* **About this task**:
Complete, exact copies of all entries are needed.

*** Block opens ***

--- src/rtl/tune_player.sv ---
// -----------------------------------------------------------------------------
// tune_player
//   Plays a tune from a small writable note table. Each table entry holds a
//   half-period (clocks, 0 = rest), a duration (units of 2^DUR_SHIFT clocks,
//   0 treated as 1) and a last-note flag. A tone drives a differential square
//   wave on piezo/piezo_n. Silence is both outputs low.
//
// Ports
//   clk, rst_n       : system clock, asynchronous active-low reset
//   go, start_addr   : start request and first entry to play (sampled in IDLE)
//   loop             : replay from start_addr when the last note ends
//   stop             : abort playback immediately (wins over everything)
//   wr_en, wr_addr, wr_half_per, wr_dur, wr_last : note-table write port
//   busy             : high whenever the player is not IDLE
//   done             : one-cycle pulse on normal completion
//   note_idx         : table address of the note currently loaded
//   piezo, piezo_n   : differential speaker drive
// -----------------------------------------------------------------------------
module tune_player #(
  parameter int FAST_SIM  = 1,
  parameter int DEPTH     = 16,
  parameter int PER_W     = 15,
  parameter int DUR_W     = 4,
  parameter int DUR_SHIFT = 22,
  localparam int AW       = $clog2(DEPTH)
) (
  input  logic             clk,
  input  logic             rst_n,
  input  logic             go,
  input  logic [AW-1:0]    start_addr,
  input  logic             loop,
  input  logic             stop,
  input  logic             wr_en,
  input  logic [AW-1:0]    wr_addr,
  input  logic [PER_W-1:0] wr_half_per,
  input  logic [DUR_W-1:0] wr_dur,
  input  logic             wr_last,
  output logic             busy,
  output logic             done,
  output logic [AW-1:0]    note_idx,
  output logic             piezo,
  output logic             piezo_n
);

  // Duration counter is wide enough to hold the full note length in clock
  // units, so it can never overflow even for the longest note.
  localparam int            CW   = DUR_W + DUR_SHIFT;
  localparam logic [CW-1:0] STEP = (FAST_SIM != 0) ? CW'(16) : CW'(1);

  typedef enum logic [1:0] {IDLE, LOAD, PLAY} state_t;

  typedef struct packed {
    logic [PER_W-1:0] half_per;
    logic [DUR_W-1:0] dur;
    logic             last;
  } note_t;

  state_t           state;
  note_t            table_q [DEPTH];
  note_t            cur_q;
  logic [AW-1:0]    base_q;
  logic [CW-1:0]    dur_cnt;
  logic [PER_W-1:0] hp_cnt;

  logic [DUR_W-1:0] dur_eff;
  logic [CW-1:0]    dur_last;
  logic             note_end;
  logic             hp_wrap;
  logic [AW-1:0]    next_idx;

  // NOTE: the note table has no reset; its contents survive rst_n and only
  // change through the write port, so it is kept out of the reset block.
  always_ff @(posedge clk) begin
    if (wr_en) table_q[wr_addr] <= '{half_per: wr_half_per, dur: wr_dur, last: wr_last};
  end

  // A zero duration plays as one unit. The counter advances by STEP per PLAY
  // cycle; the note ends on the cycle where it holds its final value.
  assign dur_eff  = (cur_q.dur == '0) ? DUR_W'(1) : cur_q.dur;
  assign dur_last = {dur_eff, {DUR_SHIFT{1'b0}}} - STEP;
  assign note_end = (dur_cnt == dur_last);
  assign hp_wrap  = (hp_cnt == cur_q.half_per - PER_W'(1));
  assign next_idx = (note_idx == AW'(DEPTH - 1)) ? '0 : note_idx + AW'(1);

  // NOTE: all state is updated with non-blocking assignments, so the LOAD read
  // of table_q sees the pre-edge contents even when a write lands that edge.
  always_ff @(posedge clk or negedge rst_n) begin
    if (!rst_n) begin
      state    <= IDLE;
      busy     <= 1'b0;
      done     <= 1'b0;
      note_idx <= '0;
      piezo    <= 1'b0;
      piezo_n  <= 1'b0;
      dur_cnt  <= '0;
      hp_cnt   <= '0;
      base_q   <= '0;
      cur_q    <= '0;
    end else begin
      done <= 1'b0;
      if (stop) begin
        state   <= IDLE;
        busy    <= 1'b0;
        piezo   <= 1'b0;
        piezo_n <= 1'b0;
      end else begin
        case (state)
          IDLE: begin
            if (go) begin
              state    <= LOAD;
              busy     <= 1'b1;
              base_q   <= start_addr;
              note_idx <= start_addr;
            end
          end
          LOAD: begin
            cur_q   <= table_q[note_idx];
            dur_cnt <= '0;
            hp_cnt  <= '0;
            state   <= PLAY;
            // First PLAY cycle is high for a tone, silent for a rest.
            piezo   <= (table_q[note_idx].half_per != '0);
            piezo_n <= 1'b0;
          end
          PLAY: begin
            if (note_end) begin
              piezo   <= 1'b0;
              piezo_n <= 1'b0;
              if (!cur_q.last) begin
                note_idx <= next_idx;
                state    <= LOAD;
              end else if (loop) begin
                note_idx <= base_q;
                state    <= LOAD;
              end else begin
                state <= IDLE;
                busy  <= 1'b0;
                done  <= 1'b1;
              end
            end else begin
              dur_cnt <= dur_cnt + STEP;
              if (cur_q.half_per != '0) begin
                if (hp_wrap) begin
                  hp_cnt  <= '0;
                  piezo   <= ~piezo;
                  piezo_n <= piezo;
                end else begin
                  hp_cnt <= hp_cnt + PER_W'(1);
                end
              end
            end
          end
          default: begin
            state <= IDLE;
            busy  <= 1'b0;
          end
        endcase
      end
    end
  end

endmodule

*** Block closes ***

* **Task answer**:
--- src/rtl/tune_player.sv ---
// -----------------------------------------------------------------------------
// tune_player
//   Plays a tune from a small writable note table. Each table entry holds a
//   half-period (clocks, 0 = rest), a duration (units of 2^DUR_SHIFT clocks,
//   0 treated as 1) and a last-note flag. A tone drives a differential square
//   wave on piezo/piezo_n. Silence is both outputs low.
//
// Ports
//   clk, rst_n       : system clock, asynchronous active-low reset
//   go, start_addr   : start request and first entry to play (sampled in IDLE)
//   loop             : replay from start_addr when the last note ends
//   stop             : abort playback immediately (wins over everything)
//   wr_en, wr_addr, wr_half_per, wr_dur, wr_last : note-table write port
//   busy             : high whenever the player is not IDLE
//   done             : one-cycle pulse on normal completion
//   note_idx         : table address of the note currently loaded
//   piezo, piezo_n   : differential speaker drive
// -----------------------------------------------------------------------------
module tune_player #(
  parameter int FAST_SIM  = 1,
  parameter int DEPTH     = 16,
  parameter int PER_W     = 15,
  parameter int DUR_W     = 4,
  parameter int DUR_SHIFT = 22,
  localparam int AW       = $clog2(DEPTH)
) (
  input  logic             clk,
  input  logic             rst_n,
  input  logic             go,
  input  logic [AW-1:0]    start_addr,
  input  logic             loop,
  input  logic             stop,
  input  logic             wr_en,
  input  logic [AW-1:0]    wr_addr,
  input  logic [PER_W-1:0] wr_half_per,
  input  logic [DUR_W-1:0] wr_dur,
  input  logic             wr_last,
  output logic             busy,
  output logic             done,
  output logic [AW-1:0]    note_idx,
  output logic             piezo,
  output logic             piezo_n
);

  // Duration counter is wide enough to hold the full note length in clock
  // units, so it can never overflow even for the longest note.
  localparam int            CW   = DUR_W + DUR_SHIFT;
  localparam logic [CW-1:0] STEP = (FAST_SIM != 0) ? CW'(16) : CW'(1);

  typedef enum logic [1:0] {IDLE, LOAD, PLAY} state_t;

  typedef struct packed {
    logic [PER_W-1:0] half_per;
    logic [DUR_W-1:0] dur;
    logic             last;
  } note_t;

  state_t           state;
  note_t            table_q [DEPTH];
  note_t            cur_q;
  logic [AW-1:0]    base_q;
  logic [CW-1:0]    dur_cnt;
  logic [PER_W-1:0] hp_cnt;

  logic [DUR_W-1:0] dur_eff;
  logic [CW-1:0]    dur_last;
  logic             note_end;
  logic             hp_wrap;
  logic [AW-1:0]    next_idx;

  // NOTE: the note table has no reset; its contents survive rst_n and only
  // change through the write port, so it is kept out of the reset block.
  always_ff @(posedge clk) begin
    if (wr_en) table_q[wr_addr] <= '{half_per: wr_half_per, dur: wr_dur, last: wr_last};
  end

  // A zero duration plays as one unit. The counter advances by STEP per PLAY
  // cycle; the note ends on the cycle where it holds its final value.
  assign dur_eff  = (cur_q.dur == '0) ? DUR_W'(1) : cur_q.dur;
  assign dur_last = {dur_eff, {DUR_SHIFT{1'b0}}} - STEP;
  assign note_end = (dur_cnt == dur_last);
  assign hp_wrap  = (hp_cnt == cur_q.half_per - PER_W'(1));
  assign next_idx = (note_idx == AW'(DEPTH - 1)) ? '0 : note_idx + AW'(1);

  // NOTE: all state is updated with non-blocking assignments, so the LOAD read
  // of table_q sees the pre-edge contents even when a write lands that edge.
  always_ff @(posedge clk or negedge rst_n) begin
    if (!rst_n) begin
      state    <= IDLE;
      busy     <= 1'b0;
      done     <= 1'b0;
      note_idx <= '0;
      piezo    <= 1'b0;
      piezo_n  <= 1'b0;
      dur_cnt  <= '0;
      hp_cnt   <= '0;
      base_q   <= '0;
      cur_q    <= '0;
    end else begin
      done <= 1'b0;
      if (stop) begin
        state   <= IDLE;
        busy    <= 1'b0;
        piezo   <= 1'b0;
        piezo_n <= 1'b0;
      end else begin
        case (state)
          IDLE: begin
            if (go) begin
              state    <= LOAD;
              busy     <= 1'b1;
              base_q   <= start_addr;
              note_idx <= start_addr;
            end
          end
          LOAD: begin
            cur_q   <= table_q[note_idx];
            dur_cnt <= '0;
            hp_cnt  <= '0;
            state   <= PLAY;
            // First PLAY cycle is high for a tone, silent for a rest.
            piezo   <= (table_q[note_idx].half_per != '0);
            piezo_n <= 1'b0;
          end
          PLAY: begin
            if (note_end) begin
              piezo   <= 1'b0;
              piezo_n <= 1'b0;
              if (!cur_q.last) begin
                note_idx <= next_idx;
                state    <= LOAD;
              end else if (loop) begin
                note_idx <= base_q;
                state    <= LOAD;
              end else begin
                state <= IDLE;
                busy  <= 1'b0;
                done  <= 1'b1;
              end
            end else begin
              dur_cnt <= dur_cnt + STEP;
              if (cur_q.half_per != '0) begin
                if (hp_wrap) begin
                  hp_cnt  <= '0;
                  piezo   <= ~piezo;
                  piezo_n <= piezo;
                end else begin
                  hp_cnt <= hp_cnt + PER_W'(1);
                end
              end
            end
          end
          default: begin
            state <= IDLE;
            busy  <= 1'b0;
          end
        endcase
      end
    end
  end

endmodule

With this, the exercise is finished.